[WHAT THE EXERCISE ASKS]:
Going down the data below, set down exactly the line with "and2_4,0.17" and each line after it through the line with "run 3 against"; no other lines.

[DATA PROVIDED]:
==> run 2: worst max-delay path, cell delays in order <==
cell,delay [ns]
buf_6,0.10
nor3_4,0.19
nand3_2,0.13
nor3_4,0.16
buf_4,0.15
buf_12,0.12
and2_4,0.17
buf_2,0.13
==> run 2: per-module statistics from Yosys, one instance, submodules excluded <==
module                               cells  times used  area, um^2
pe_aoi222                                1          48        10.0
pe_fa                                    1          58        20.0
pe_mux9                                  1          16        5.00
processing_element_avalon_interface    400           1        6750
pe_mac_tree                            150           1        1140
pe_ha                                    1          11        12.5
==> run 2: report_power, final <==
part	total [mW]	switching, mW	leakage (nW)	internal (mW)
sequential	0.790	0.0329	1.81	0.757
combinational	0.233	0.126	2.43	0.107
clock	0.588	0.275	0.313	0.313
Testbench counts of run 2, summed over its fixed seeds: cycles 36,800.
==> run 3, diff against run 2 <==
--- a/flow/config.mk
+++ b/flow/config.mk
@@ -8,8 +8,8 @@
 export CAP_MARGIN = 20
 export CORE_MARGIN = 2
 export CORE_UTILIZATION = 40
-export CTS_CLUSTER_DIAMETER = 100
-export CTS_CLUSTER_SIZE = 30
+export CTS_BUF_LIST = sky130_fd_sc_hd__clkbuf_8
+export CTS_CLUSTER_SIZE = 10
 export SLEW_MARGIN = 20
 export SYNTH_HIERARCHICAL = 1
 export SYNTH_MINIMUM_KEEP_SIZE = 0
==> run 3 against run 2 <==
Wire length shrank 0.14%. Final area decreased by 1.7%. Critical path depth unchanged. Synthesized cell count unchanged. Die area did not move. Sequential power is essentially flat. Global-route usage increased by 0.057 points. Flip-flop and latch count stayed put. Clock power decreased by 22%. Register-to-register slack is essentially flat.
Source: an optimization exercise on an open RTL-to-GDS flow (aim: small area). Production flows keep margins and buffers that such runs may drop. The RTL was checked by simulation tests, not by an equivalence proof against the original design. Power and IR drop assume default switching activity.

==> flow/design.v (excerpt) <==
module system_top (
    input  wire         clk,
    input  wire         rst,
    input  wire         rx,
    output wire         tx,
    input  wire         miso,
    output wire         sclk,
    output wire         mosi,
    output wire         cs_n,
    output wire         nrst_pd,
    output wire [4:0]   pwm_servos,
    input  wire [4:0]   input_ir,
    output wire [4:0]   led_busy,
    output wire         led1, led2
);
Size: ~2100 cells after synthesis, ~26 I/O pins, roughly 22000 um2 of cells after synthesis.
==> flow/config.mk <==
export PLATFORM = sky130hd
export DESIGN_NAME = system_top
export DESIGN_NICKNAME = system_top
export VERILOG_FILES = /design/flow/design.v
export SDC_FILE = /design/flow/constraint.sdc
export NUM_CORES = 4
export LEC_CHECK = 0
export CAP_MARGIN = 20
export CORE_MARGIN = 2
export CORE_UTILIZATION = 65
export CTS_CLUSTER_DIAMETER = 100
export CTS_CLUSTER_SIZE = 28
export SLEW_MARGIN = 20
==> flow/constraint.sdc <==
create_clock -name core_clock -period 8.0 [get_ports {clk}]
set_input_delay 1.6000 -clock core_clock [delete_from_list [all_inputs] [get_ports {clk}]]
set_output_delay 1.6000 -clock core_clock [all_outputs]
set_load 0.01 [all_outputs]
standard.sh (not shown) runs the stock make flow with config.mk's settings and CLKGATE_MAP_FILE= SYNTH_SCRIPT=/design/flow/synth_recipe.tcl, a recipe that flattens the netlist after the stock synthesis.
==> flow/flow/run.sh <==
#!/bin/bash
# Own layout flow: the standard synthesis; then its combinational logic
# is mapped again by ABC with an area-oriented script (flow/remap.abc), the
# registers kept as the standard synthesis made them; then the standard
# layout steps on that netlist. Each tool's output goes to a log file here.
set -euo pipefail
R=orfs/results/$FLOW_PLATFORM/system_top/base
YOSYS=yosys
if [[ -x $FLOW_HOME/../tools/install/yosys/bin/yosys ]]; then YOSYS=$FLOW_HOME/../tools/install/yosys/bin/yosys; fi
export REMAP_LIB=$FLOW_HOME/platforms/$FLOW_PLATFORM/lib/sky130_fd_sc_hd__tt_025C_1v80.lib

bash standard.sh synth > std_synth.log 2>&1
cp $R/1_2_yosys.v std_1_2_yosys.v
$YOSYS -c flow/remap1.tcl > remap1.log 2>&1
$YOSYS -c flow/remap2.tcl > remap2.log 2>&1
cp remapped.v $R/1_2_yosys.v
bash standard.sh > std_layout.log 2>&1
==> flow/flow/remap.abc <==
&get -n
&st
&dc2
&dch -f
&nf -a
&put
mfs2
&get -n
&st
&dc2
&dch -f
&nf -a
&put
topo
stime -c
dnsize -c
Other scripts of this flow, unchanged in this note and not shown: flow/flow/abc.constr, flow/flow/remap1.tcl, flow/flow/remap2.tcl
Edit:
==> flow/flow/remap.abc (replaced) <==
&get -n
&st
&deepsyn -T 60
&dch -f
&nf -a
&put
mfs2
&get -n
&st
&dc2
&dch -f
&nf -a
&put
mfs2
&get -n
&st
&dch -f
&nf -a
&put
topo
stime -c
dnsize -c
Outcome: Design area fell by 3.1%; total power is higher by 4.0%; non-clock buffer count came out higher by 2; clock skew hardly moves; global-route usage falls by 0.76 points; worst setup slack improved by 0.050 ns; critical path depth rose by 3; area after synthesis went down by about 3.3%; routed wire length decreases by 6.3%; worst hold slack hardly moves.


Starting RTL as in the previous note.
==> flow/design.v (excerpt) <==
module system_top (
    input  wire         clk,
    input  wire         rst,
    input  wire         rx,
    output wire         tx,
    input  wire         miso,
    output wire         sclk,
    output wire         mosi,
    output wire         cs_n,
    output wire         nrst_pd,
    output wire [4:0]   pwm_servos,
    input  wire [4:0]   input_ir,
    output wire [4:0]   led_busy,
    output wire         led1, led2
);
==> flow/config.mk <==
export PLATFORM = sky130hd
export DESIGN_NAME = system_top
export DESIGN_NICKNAME = system_top
export VERILOG_FILES = /design/flow/design.v
export SDC_FILE = /design/flow/constraint.sdc
export NUM_CORES = 4
export LEC_CHECK = 0
export CAP_MARGIN = 20
export CORE_MARGIN = 2
export CORE_UTILIZATION = 75
export CTS_CLUSTER_DIAMETER = 100
export CTS_CLUSTER_SIZE = 30
export SLEW_MARGIN = 20
==> flow/constraint.sdc <==
create_clock -name core_clock -period 8.0 [get_ports {clk}]
set_input_delay 1.6000 -clock core_clock [delete_from_list [all_inputs] [get_ports {clk}]]
set_output_delay 1.6000 -clock core_clock [all_outputs]
set_load 0.01 [all_outputs]
Scripts as last shown in full above: flow/flow/run.sh
Other scripts of this flow, unchanged in this note and not shown: flow/flow/abc.constr, flow/flow/remap.abc, flow/flow/remap1.tcl, flow/flow/remap2.tcl
Rerun with:
--- a/flow/flow/run.sh
+++ b/flow/flow/run.sh
@@ -15,3 +15,5 @@
 $YOSYS -c flow/remap2.tcl > remap2.log 2>&1
 cp remapped.v $R/1_2_yosys.v
-bash standard.sh > std_layout.log 2>&1
+# The port buffers are the smallest buffer rather than the one buffer_ports
+# picks by default.
+bash standard.sh "BUFFER_PORTS_ARGS=-buffer_cell sky130_fd_sc_hd__buf_1" finish > std_layout.log 2>&1
--- a/flow/config.mk
+++ b/flow/config.mk
@@ -8,6 +8,6 @@
 export CAP_MARGIN = 20
 export CORE_MARGIN = 2
-export CORE_UTILIZATION = 75
+export CORE_UTILIZATION = 65
 export CTS_CLUSTER_DIAMETER = 100
-export CTS_CLUSTER_SIZE = 30
+export CTS_CLUSTER_SIZE = 28
 export SLEW_MARGIN = 20
Worst setup slack gets better by 0.082 ns.
Global-route usage fell by 5.7 points.
Utilization fell by 11 points.
Power stays flat.
Routed wire length fell by a few percent.
Worst hold slack gets better by 0.020 ns.
Non-clock buffer count rose by 2.
Maximum frequency rose slightly.
Register-to-register slack gets better by 0.08 ns.
Critical path depth is unchanged.
Rerun with:
--- a/flow/flow/run.sh
+++ b/flow/flow/run.sh
@@ -15,5 +15,3 @@
 $YOSYS -c flow/remap2.tcl > remap2.log 2>&1
 cp remapped.v $R/1_2_yosys.v
-# The port buffers are the smallest buffer rather than the one buffer_ports
-# picks by default.
-bash standard.sh "BUFFER_PORTS_ARGS=-buffer_cell sky130_fd_sc_hd__buf_1" finish > std_layout.log 2>&1
+bash standard.sh > std_layout.log 2>&1
--- a/flow/config.mk
+++ b/flow/config.mk
@@ -8,5 +8,5 @@
 export CAP_MARGIN = 20
 export CORE_MARGIN = 2
-export CORE_UTILIZATION = 65
+export CORE_UTILIZATION = 82
 export CTS_CLUSTER_DIAMETER = 100
 export CTS_CLUSTER_SIZE = 28
Non-clock buffer count does not change.
Die area drops by about a fifth.
Clock skew climbs by 0.0073 ns.

port drivers added, routing unchanged:
How much do the figures lean on ideal ports? The routed layouts below were timed once more, with nothing changed but the port constraints.
Step 1 sets driving cells, clkbuf_16 on the clock port and buf_2 on the other inputs (assumed; they add their load-dependent delay and slew).
Step 2 moves the port delays by t, midway between the first and last clock arrival at a register: inputs arrive t later, outputs are due t later. That takes back most of the time a late clock gives input paths.
a / b / c = ideal / step 1 / step 2; a / b = the first two.
| run | shift t [ns] | slack for setup (ns) | worst setup path after step 2 | clock arrival spread, ns |
|---|---|---|---|---|
| the first run of note 1 | 0.607 | 3.156 / 3.156 / 3.156 | register to register | 0.021 / 0.021 |
| the second run of note 1 | 0.605 | 3.206 / 3.206 / 3.206 | register to register | 0.017 / 0.017 |
| the first run of note 2 | 0.611 | 3.588 / 3.588 / 3.368 | input to register | 0.032 / 0.031 |
| the second run of note 2 | 0.601 | 3.670 / 3.670 / 3.477 | input to register | 0.022 / 0.022 |
| the third run of note 2 | 0.606 | 3.732 / 3.732 / 3.537 | input to register | 0.030 / 0.030 |
After both steps every run listed still meets setup and hold. For the first run of note 2, which loses most, drivers alone change the setup slack by 0.000 ns; drivers and shift together by -0.220 ns.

[ANSWER SPACE]:
and2_4,0.17
buf_2,0.13
==> run 2: per-module statistics from Yosys, one instance, submodules excluded <==
module                               cells  times used  area, um^2
pe_aoi222                                1          48        10.0
pe_fa                                    1          58        20.0
pe_mux9                                  1          16        5.00
processing_element_avalon_interface    400           1        6750
pe_mac_tree                            150           1        1140
pe_ha                                    1          11        12.5
==> run 2: report_power, final <==
part	total [mW]	switching, mW	leakage (nW)	internal (mW)
sequential	0.790	0.0329	1.81	0.757
combinational	0.233	0.126	2.43	0.107
clock	0.588	0.275	0.313	0.313
Testbench counts of run 2, summed over its fixed seeds: cycles 36,800.
==> run 3, diff against run 2 <==
--- a/flow/config.mk
+++ b/flow/config.mk
@@ -8,8 +8,8 @@
 export CAP_MARGIN = 20
 export CORE_MARGIN = 2
 export CORE_UTILIZATION = 40
-export CTS_CLUSTER_DIAMETER = 100
-export CTS_CLUSTER_SIZE = 30
+export CTS_BUF_LIST = sky130_fd_sc_hd__clkbuf_8
+export CTS_CLUSTER_SIZE = 10
 export SLEW_MARGIN = 20
 export SYNTH_HIERARCHICAL = 1
 export SYNTH_MINIMUM_KEEP_SIZE = 0
==> run 3 against run 2 <==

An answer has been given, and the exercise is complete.